Below are entries. Copy exactly the lines running from the line that holds "routed_wl_mm 187 \" to the line that holds "finalPower_uw 6410 \", with both ends included.
-------- Material for this task
==> src/mbe_pkg.sv <==
package mbe_pkg;

    // Widths fixed by the external interface.
    localparam int ITER_W = 16;
    localparam int CFG_W  = 16;

    // Iteration limit after reset.
    localparam logic [CFG_W-1:0] MAX_ITER_RESET = 16'd256;

    // Operand selection for the shared multiplier.
    typedef logic [1:0] mul_sel_t;

    localparam mul_sel_t MUL_RR = 2'd0;
    localparam mul_sel_t MUL_II = 2'd1;
    localparam mul_sel_t MUL_RI = 2'd2;

    // Commands from the sequencer to the datapath.
    typedef struct packed {
        logic     load;
        mul_sel_t mul_sel;
        logic     sq_r_en;
        logic     sq_i_en;
        logic     cross_en;
        logic     update_en;
    } mbe_ctrl_t;

    // Status from the datapath to the sequencer.
    typedef struct packed {
        logic escape;
    } mbe_status_t;

endpackage

==> src/mandelbrot_escape_time_core.sv <==
// A point that stops at the limit after n steps reports n; one that escapes after n steps
// also reports n, the last pass finding |z|^2 >= 4.
// Each pass uses the one shared signed multiplier in turn for two squares and the cross
// product, and a fourth step then applies the saturating update of z.
// One point is worked on at a time; a request is taken while a result waits.
// Reset (rst_n, asynchronous, active low) empties the block and sets the limit to 256.
module mandelbrot_escape_time_core #(
    parameter int COORD_WIDTH = 32,
    parameter int COUNT_WIDTH = 16
) (
    input  logic                          clk,
    input  logic                          rst_n,
    input  logic                          in_valid,
    output logic                          in_stall,
    input  logic signed [COORD_WIDTH-1:0] c_real,
    input  logic signed [COORD_WIDTH-1:0] c_imag,
    input  logic                          last_point,
    output logic                          out_valid,
    input  logic                          out_stall,
    output logic [mbe_pkg::ITER_W-1:0]    iteration_count,
    output logic                          last_point_out,
    input  logic                          cfg_we,
    input  logic [mbe_pkg::CFG_W-1:0]     cfg_wdata
);

    mbe_pkg::mbe_ctrl_t   ctl;
    mbe_pkg::mbe_status_t status;

    // Sequencer: handshakes, step counter, limit and output register.
    mbe_sequencer #(
        .COUNT_WIDTH(COUNT_WIDTH)
    ) u_sequencer (
        .clk            (clk),
        .rst_n          (rst_n),
        .in_valid       (in_valid),
        .in_stall       (in_stall),
        .last_point     (last_point),
        .out_valid      (out_valid),
        .out_stall      (out_stall),
        .iteration_count(iteration_count),
        .last_point_out (last_point_out),
        .cfg_we         (cfg_we),
        .cfg_wdata      (cfg_wdata),
        .ctl            (ctl),
        .status         (status)
    );

    // Datapath: shared multiplier, escape test and z update.
    mbe_datapath #(
        .COORD_WIDTH(COORD_WIDTH)
    ) u_datapath (
        .clk   (clk),
        .rst_n (rst_n),
        .c_real(c_real),
        .c_imag(c_imag),
        .ctl   (ctl),
        .status(status)
    );

endmodule

==> src/mbe_datapath.sv <==
module mbe_datapath #(
    parameter int COORD_WIDTH = 32
) (
    input  logic                          clk,
    input  logic                          rst_n,
    input  logic signed [COORD_WIDTH-1:0] c_real,
    input  logic signed [COORD_WIDTH-1:0] c_imag,
    input  mbe_pkg::mbe_ctrl_t            ctl,
    output mbe_pkg::mbe_status_t          status
);

    localparam int W       = COORD_WIDTH;
    localparam int FRAC_W  = W - 4;
    localparam int PROD_W  = 2 * W;
    localparam int ESC_LSB = 2 * FRAC_W + 2;
    localparam int SUM_W   = W + 6;

    logic signed [W-1:0]      c_real_reg;
    logic signed [W-1:0]      c_imag_reg;
    logic signed [W-1:0]      z_real_reg;
    logic signed [W-1:0]      z_imag_reg;
    logic signed [PROD_W-1:0] sq_r_reg;
    logic signed [PROD_W-1:0] sq_i_reg;
    logic signed [PROD_W-1:0] cross_reg;
    logic signed [PROD_W-1:0] diff_reg;
    logic                     escape_reg;

    logic signed [W-1:0]      mul_a;
    logic signed [W-1:0]      mul_b;
    logic signed [PROD_W-1:0] product;
    logic [PROD_W-1:0]        mag_sum;
    logic signed [PROD_W-1:0] sq_diff;
    logic signed [W+3:0]      new_real_raw;
    logic signed [W+4:0]      new_imag_raw;
    logic signed [SUM_W-1:0]  real_sum;
    logic signed [SUM_W-1:0]  imag_sum;

    // Clamp a widened sum back to the coordinate range.
    function automatic logic signed [W-1:0] sat_coord(input logic signed [SUM_W-1:0] v);
        logic all_ones;
        logic all_zeros;
        all_ones  = &v[SUM_W-1:W-1];
        all_zeros = ~|v[SUM_W-1:W-1];
        if (all_ones || all_zeros)
        begin
            sat_coord = v[W-1:0];
        end
        else if (v[SUM_W-1])
        begin
            sat_coord = {1'b1, {(W-1){1'b0}}};
        end
        else
        begin
            sat_coord = {1'b0, {(W-1){1'b1}}};
        end
    endfunction

    // Shared multiplier: the operands follow the sequencer's selection.
    always_comb
    begin
        case (ctl.mul_sel)
            mbe_pkg::MUL_RR:
            begin
                mul_a = z_real_reg;
                mul_b = z_real_reg;
            end
            mbe_pkg::MUL_II:
            begin
                mul_a = z_imag_reg;
                mul_b = z_imag_reg;
            end
            mbe_pkg::MUL_RI:
            begin
                mul_a = z_real_reg;
                mul_b = z_imag_reg;
            end
            default:
            begin
                mul_a = z_real_reg;
                mul_b = z_imag_reg;
            end
        endcase
    end

    assign product = mul_a * mul_b;

    // Escape test and real-part difference, both from the registered squares.
    assign mag_sum = $unsigned(sq_r_reg) + $unsigned(sq_i_reg);
    assign sq_diff = sq_r_reg - sq_i_reg;

    // Scale back to Q4 by arithmetic shifts; the cross term carries the factor of two.
    assign new_real_raw = diff_reg[PROD_W-1:FRAC_W];
    assign new_imag_raw = cross_reg[PROD_W-1:FRAC_W-1];

    assign real_sum = SUM_W'(new_real_raw) + SUM_W'(c_real_reg);
    assign imag_sum = SUM_W'(new_imag_raw) + SUM_W'(c_imag_reg);

    // Working registers of the iteration.
    always_ff @(posedge clk or negedge rst_n)
    begin
        if (!rst_n)
        begin
            z_real_reg <= '0;
            z_imag_reg <= '0;
            escape_reg <= 1'b0;
        end
        else
        begin
            if (ctl.load)
            begin
                z_real_reg <= '0;
                z_imag_reg <= '0;
                escape_reg <= 1'b0;
            end
            else if (ctl.update_en)
            begin
                z_real_reg <= sat_coord(real_sum);
                z_imag_reg <= sat_coord(imag_sum);
            end
            if (ctl.cross_en)
            begin
                escape_reg <= |mag_sum[PROD_W-1:ESC_LSB];
            end
        end
    end

    // Payload registers without reset.
    always_ff @(posedge clk)
    begin
        if (ctl.load)
        begin
            c_real_reg <= c_real;
            c_imag_reg <= c_imag;
        end
        if (ctl.sq_r_en)
        begin
            sq_r_reg <= product;
        end
        if (ctl.sq_i_en)
        begin
            sq_i_reg <= product;
        end
        if (ctl.cross_en)
        begin
            cross_reg <= product;
            diff_reg  <= sq_diff;
        end
    end

    assign status.escape = escape_reg;

    // A square can never come out negative.
    a_sq_r_pos: assert property (@(posedge clk) disable iff (!rst_n)
        ctl.sq_r_en |=> !sq_r_reg[PROD_W-1])
        else $error("real square negative");

    a_sq_i_pos: assert property (@(posedge clk) disable iff (!rst_n)
        ctl.sq_i_en |=> !sq_i_reg[PROD_W-1])
        else $error("imaginary square negative");

    // z must never be advanced once the point has escaped.
    a_no_update_escaped: assert property (@(posedge clk) disable iff (!rst_n)
        ctl.update_en |-> !escape_reg)
        else $error("z updated after escape");

endmodule

==> src/mbe_sequencer.sv <==
module mbe_sequencer #(
    parameter int COUNT_WIDTH = 16
) (
    input  logic                             clk,
    input  logic                             rst_n,
    input  logic                             in_valid,
    output logic                             in_stall,
    input  logic                             last_point,
    output logic                             out_valid,
    input  logic                             out_stall,
    output logic [mbe_pkg::ITER_W-1:0]       iteration_count,
    output logic                             last_point_out,
    input  logic                             cfg_we,
    input  logic [mbe_pkg::CFG_W-1:0]        cfg_wdata,
    output mbe_pkg::mbe_ctrl_t               ctl,
    input  mbe_pkg::mbe_status_t             status
);

    localparam int LIM_W = (COUNT_WIDTH > mbe_pkg::CFG_W) ? COUNT_WIDTH : mbe_pkg::CFG_W;
    localparam logic [LIM_W-1:0] CAP = LIM_W'({COUNT_WIDTH{1'b1}});

    typedef enum logic [2:0] {
        ST_IDLE,
        ST_SQ_R,
        ST_SQ_I,
        ST_CROSS,
        ST_UPDATE,
        ST_FINISH
    } state_t;

    state_t                     state_reg;
    state_t                     state_next;
    logic [COUNT_WIDTH-1:0]     count_reg;
    logic [COUNT_WIDTH-1:0]     count_next;
    logic                       last_reg;
    logic                       last_next;
    logic                       out_valid_reg;
    logic                       out_valid_next;
    logic [mbe_pkg::ITER_W-1:0] out_count_reg;
    logic [mbe_pkg::ITER_W-1:0] out_count_next;
    logic                       out_last_reg;
    logic                       out_last_next;
    logic [mbe_pkg::CFG_W-1:0]  max_iter_reg;
    logic [mbe_pkg::CFG_W-1:0]  max_iter_next;

    logic [LIM_W-1:0]           max_wide;
    logic [LIM_W-1:0]           limit_wide;
    logic [LIM_W-1:0]           count_wide;
    logic [LIM_W-1:0]           count_inc;
    logic                       accept;
    logic                       out_free;

    // Effective limit, clamped to what the step counter can hold.
    assign max_wide   = LIM_W'(max_iter_reg);
    assign limit_wide = (max_wide > CAP) ? CAP : max_wide;
    assign count_wide = LIM_W'(count_reg);
    assign count_inc  = count_wide + LIM_W'(1);

    assign accept   = (state_reg == ST_IDLE) && in_valid;
    assign out_free = !out_valid_reg || !out_stall;

    // Next state and next register values.
    always_comb
    begin
        state_next     = state_reg;
        count_next     = count_reg;
        last_next      = last_reg;
        out_valid_next = out_valid_reg && out_stall;
        out_count_next = out_count_reg;
        out_last_next  = out_last_reg;
        max_iter_next  = cfg_we ? cfg_wdata : max_iter_reg;

        case (state_reg)
            ST_IDLE:
            begin
                if (in_valid)
                begin
                    count_next = '0;
                    last_next  = last_point;
                    state_next = (limit_wide != '0) ? ST_SQ_R : ST_FINISH;
                end
            end
            ST_SQ_R:
            begin
                state_next = ST_SQ_I;
            end
            ST_SQ_I:
            begin
                state_next = ST_CROSS;
            end
            ST_CROSS:
            begin
                state_next = ST_UPDATE;
            end
            ST_UPDATE:
            begin
                if (status.escape)
                begin
                    state_next = ST_FINISH;
                end
                else
                begin
                    count_next = count_inc[COUNT_WIDTH-1:0];
                    state_next = (count_inc < limit_wide) ? ST_SQ_R : ST_FINISH;
                end
            end
            ST_FINISH:
            begin
                if (out_free)
                begin
                    out_valid_next = 1'b1;
                    out_count_next = count_wide[mbe_pkg::ITER_W-1:0];
                    out_last_next  = last_reg;
                    state_next     = ST_IDLE;
                end
            end
            default:
            begin
                state_next = ST_IDLE;
            end
        endcase
    end

    // State, counter, output register and configuration register.
    always_ff @(posedge clk or negedge rst_n)
    begin
        if (!rst_n)
        begin
            state_reg     <= ST_IDLE;
            count_reg     <= '0;
            last_reg      <= 1'b0;
            out_valid_reg <= 1'b0;
            out_count_reg <= '0;
            out_last_reg  <= 1'b0;
            max_iter_reg  <= mbe_pkg::MAX_ITER_RESET;
        end
        else
        begin
            state_reg     <= state_next;
            count_reg     <= count_next;
            last_reg      <= last_next;
            out_valid_reg <= out_valid_next;
            out_count_reg <= out_count_next;
            out_last_reg  <= out_last_next;
            max_iter_reg  <= max_iter_next;
        end
    end

    // Datapath commands decoded from the state.
    always_comb
    begin
        ctl           = '0;
        ctl.load      = accept;
        ctl.mul_sel   = mbe_pkg::MUL_RI;
        ctl.sq_r_en   = (state_reg == ST_SQ_R);
        ctl.sq_i_en   = (state_reg == ST_SQ_I);
        ctl.cross_en  = (state_reg == ST_CROSS);
        ctl.update_en = (state_reg == ST_UPDATE) && !status.escape;
        case (state_reg)
            ST_SQ_R:
            begin
                ctl.mul_sel = mbe_pkg::MUL_RR;
            end
            ST_SQ_I:
            begin
                ctl.mul_sel = mbe_pkg::MUL_II;
            end
            default:
            begin
                ctl.mul_sel = mbe_pkg::MUL_RI;
            end
        endcase
    end

    assign in_stall        = (state_reg != ST_IDLE);
    assign out_valid       = out_valid_reg;
    assign iteration_count = out_count_reg;
    assign last_point_out  = out_last_reg;

    // A new point is never taken while one is being worked on.
    a_busy_after_accept: assert property (@(posedge clk) disable iff (!rst_n)
        (in_valid && !in_stall) |=> in_stall)
        else $error("request taken while busy");

    // While iterating, the step count stays below the limit, if the limit is not written meanwhile.
    a_count_in_range: assert property (@(posedge clk) disable iff (!rst_n)
        ((state_reg == ST_SQ_R) || (state_reg == ST_SQ_I) ||
         (state_reg == ST_CROSS) || (state_reg == ST_UPDATE)) |-> (count_wide < limit_wide))
        else $error("step count beyond limit");

    // A finished point lands in a free output register at once.
    a_finish_lands: assert property (@(posedge clk) disable iff (!rst_n)
        (state_reg == ST_FINISH && !out_valid_reg) |=> (out_valid_reg && state_reg == ST_IDLE))
        else $error("finished point not delivered");

endmodule
==> config.mk <==
export PLATFORM = sky130hd
export DESIGN_NAME = mandelbrot_escape_time_core
export DESIGN_NICKNAME = d
export VERILOG_FILES = /design/src/mbe_pkg.sv /design/src/mandelbrot_escape_time_core.sv /design/src/mbe_datapath.sv /design/src/mbe_sequencer.sv
export SDC_FILE = /design/constraint.sdc
export NUM_CORES = 2
export LEC_CHECK = 0
export BUFFER_PORTS_ARGS = -buffer_cell sky130_fd_sc_hd__buf_2
export CAP_MARGIN = 20
export CORE_MARGIN = 5
export CORE_UTILIZATION = 30
export CTS_BUF_LIST = sky130_fd_sc_hd__clkbuf_16
export CTS_CLUSTER_SIZE = 20
export DETAILED_ROUTE_END_ITERATION = 7
export GPL_ROUTABILITY_DRIVEN = 1
export SETUP_SLACK_MARGIN = 0.05
export SLEW_MARGIN = 10
export SYNTH_ARGS = -nofsm -noshare
export SYNTH_HDL_FRONTEND = slang
export SYNTH_SLANG_ARGS = --single-unit
==> constraint.sdc <==
create_clock -name clk -period 26.7 [get_ports clk]
set_input_delay 8.01 -clock clk [delete_from_list [all_inputs] [get_ports clk]]
set_output_delay 8.01 -clock clk [all_outputs]
set_load 0.03 [all_outputs]
==> impl_metrics.tcl <==
set metrics [dict create \
    post_cts_resize_count 0 \
    path_common_cell "fa_1" \
    start_kind "flip-flop" \
    core_um2 195000 \
    tightestPinTransition_ns 1.08 \
    postCtsSetupBuffers 0 \
    clockBufferDepth 3 \
    p_sw_share_pct 54.3 \
    setup_tns_ns 0 \
    routed_wl_mm 187 \
    cts_tree "done" \
    rows 162 \
    p_per_area_nw_per_um2 101 \
    cp_slowest_cell "a211oi_1" \
    die_x_um 452 \
    maxCapViolations 0 \
    finClkSkew_ns 0.0323 \
    grt_pass1_vias 46300 \
    gp_congestion 0.934 \
    antenna_found_initial 5 \
    multi_input_area_um2 42500 \
    dieArea_um2 204000 \
    finalNonFillerCells 8672 \
    fmax_ghz 0.0878 \
    path_class "flip-flop to flip-flop" \
    grt_usage_pct 18.2 \
    cp-end-kind "flip-flop" \
    grt_pass1_wl_mm 285 \
    drc 0 \
    setup_ws_ns 15.31 \
    postSynthAreaPerCell_um2 9.60 \
    slew_headroom_pct 27.7 \
    setup_viol 0 \
    drt_iter0_markers 3723 \
    path_clk_slew_ns 0.07 \
    postPlaceCellArea_um2 62200 \
    stdcell_area_um2 63700 \
    grt_overflow 0 \
    crit_family "adder cells" \
    register_area_um2 10900 \
    ant_nets 0 \
    syn-instance-count 6105 \
    drt_pass1_iterations 5 \
    clkPwrFrac_pct 9.3 \
    critPathBufInv 5 \
    fillCellCount 19900 \
    power_leakage_uw 0.0291 \
    dieHeight_um 452 \
    finalPower_uw 6410 \
    hold_violations 0 \
    insertion_delay_ns 0.57 \
    share_comb_of_total_power_pct 71.1 \
    r2r_setup_slack_ns 15.31 \
    max_stage_delay_ns 0.94 \
    place_ws_ns 15.63 \
    initial_core_util_pct 30.1 \
    drive_above_1_share_pct 7.30 \
    clock_sinks 384 \
    grt_max_degree 127 \
    crit_arrival_ns 11.68 \
    synth-edff-count 265 \
    hold_path.class "flip-flop to flip-flop" \
    vias 43800 \
    routed_via_density 5.06 \
    path_max_fanout 41 \
    maxSlewViolCount 0 \
    ioPinCount 105 \
    syn_area_um2 58600 \
    port-buffer-count 104 \
    cp.required_ns 26.98 \
    rsz0062_at_grt "false" \
    place_hpwl_mm 149 \
    cts_hold_buf 0 \
    synthDistinctLibCells 86 \
    status "completed" \
    cts_buffers 39 \
    nets 7662 \
    dp_cells 8595 \
    routedWlPerCell_um 21.6 \
    internal_power_uw 2930 \
    synth_warnings 0 \
    fin_crit_sh_pct 42.7 \
    ys_seq_elements 384 \
    syn_to_final_growth_pct 8.64 \
    synthFlopType "edfxtp_1" \
    irDropWorstVdd_mv 0.101 \
    h-tree-depth 2 \
    cts_root_buffer "clkbuf_16" \
    p_seq_share_pct 19.6 \
    ys_seq_area_share_pct 18.7 \
    syn_nets 7672 \
    finalCriticalPeriod_ns 11.39 \
    postSynth.asyncResetShare_pct 31.0 \
    netSwitchingPower_uw 3480 \
]
layout make-up:
class	instances	area share [%]
multi-input cells	4300	66.8
repair buffers	194	1.93
diodes	4	0.0157
well taps	2542	5.00
flip-flops and latches	384	17.2
inverters	1176	6.94
clock buffers	41	1.61
clock inverters	31	0.566
cells in the final DEF, fill, tap and decap left out, types with 20 or more instances in the layout:
cell	synthesis	final
a211oi_1	30	30
a21o_1	77	77
a21oi_1	273	272
a22o_1	25	25
a22oi_2	30	30
a31oi_1	25	25
and3_1	25	25
buf_2	8	103
buf_4	0	89
clkbuf_16	0	41
dfrtp_1	118	118
edfxtp_1	265	265
fa_1	1084	1084
ha_1	397	397
inv_1	1176	1179
mux2_2	78	78
mux2i_1	67	28
mux2i_2	0	28
nand2_1	710	710
nand2b_1	34	34
nand3_1	62	62
nand4_1	20	20
nor2_1	649	648
nor2b_1	31	31
nor3_1	42	41
o21a_1	26	26
o21ai_0	154	154
o21bai_1	33	33
xnor2_1	121	121
xor2_1	57	57
per-layer routing:
| metal | global-route usage [%] | vias up | share of wire, % |
|---|---|---|---|
| met4 | 7.16 | 0 | 4.7 |
| met2 | 30.0 | 1781 | 47 |
| met5 | 0 | - | 0 |
| met1 | 23.8 | 22500 | 40 |
| met3 | 3.40 | 404 | 8.0 |
| li1 | - | 19200 | - |
cell usage after synthesis, types with 78 or more instances:
cell,number,area share (%)
inv_1,1176,7.5
fa_1,1084,37
nand2_1,710,4.5
nor2_1,649,4.2
ha_1,397,8.5
a21oi_1,273,2.3
edfxtp_1,265,14
clkbuf_1,202,1.3
o21ai_0,154,1.3
xnor2_1,121,1.8
dfrtp_1,118,5.0
mux2_2,78,1.5
cell families (layout without fill, tap and decap cells):
kind of cell | after synthesis | after routing | share of synthesized area (%)
muxes | 150 | 150 | 2.76
other | 0 | 4 | 0
adders and majority gates | 1481 | 1481 | 45.5
AOI/OAI and AO/OA | 822 | 822 | 9.17
DFF | 384 | 384 | 18.7
xor gates and xnor gates | 178 | 178 | 2.66
buffers and inverters | 1421 | 1442 | 9.28
and+or+nand+nor | 1669 | 1669 | 11.9
worst paths after layout:
| check | startpoint | to | cells past startpoint |
|---|---|---|---|
| worst min register to register | u_sequencer.iteration_count[11] | u_sequencer.iteration_count[11] | 1 |
| worst max-delay path | u_sequencer.state_reg[0] | u_datapath.sq_i_reg[56] | 29 |
| worst min-delay path | u_sequencer.iteration_count[11] | u_sequencer.iteration_count[11] | 1 |
| min in group asynchronous | rst_n | u_sequencer.iteration_count[2] | 1 |
| max in group asynchronous | rst_n | u_datapath.z_real_reg[2] | 2 |
| worst max register to register | u_sequencer.state_reg[0] | u_datapath.sq_i_reg[56] | 29 |
power by group through the flow:
stage                     clock network [µW]  logic (µW)  registers, µW
after global placement                     0        4430           1260
after global routing                     638        4920           1280
after floorplan                            0        2950           1190
final                                    598        4550           1250
after detailed placement                   0        4470           1270
after CTS                                613        4510           1260
through the flow:
stage / hold WS [ns] / util [%]
detailed placement: 0.493 / 32.0
finish: 0.505 / 32.7
floorplan: 0.477 / -
CTS: 0.508 / 32.7
global route: 0.528 / 32.7
global placement: 0.483 / 32.0
No activity file was read; power rests on OpenSTA's default activity.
----------------
● **Response to this exercise**
    routed_wl_mm 187 \
    cts_tree "done" \
    rows 162 \
    p_per_area_nw_per_um2 101 \
    cp_slowest_cell "a211oi_1" \
    die_x_um 452 \
    maxCapViolations 0 \
    finClkSkew_ns 0.0323 \
    grt_pass1_vias 46300 \
    gp_congestion 0.934 \
    antenna_found_initial 5 \
    multi_input_area_um2 42500 \
    dieArea_um2 204000 \
    finalNonFillerCells 8672 \
    fmax_ghz 0.0878 \
    path_class "flip-flop to flip-flop" \
    grt_usage_pct 18.2 \
    cp-end-kind "flip-flop" \
    grt_pass1_wl_mm 285 \
    drc 0 \
    setup_ws_ns 15.31 \
    postSynthAreaPerCell_um2 9.60 \
    slew_headroom_pct 27.7 \
    setup_viol 0 \
    drt_iter0_markers 3723 \
    path_clk_slew_ns 0.07 \
    postPlaceCellArea_um2 62200 \
    stdcell_area_um2 63700 \
    grt_overflow 0 \
    crit_family "adder cells" \
    register_area_um2 10900 \
    ant_nets 0 \
    syn-instance-count 6105 \
    drt_pass1_iterations 5 \
    clkPwrFrac_pct 9.3 \
    critPathBufInv 5 \
    fillCellCount 19900 \
    power_leakage_uw 0.0291 \
    dieHeight_um 452 \
    finalPower_uw 6410 \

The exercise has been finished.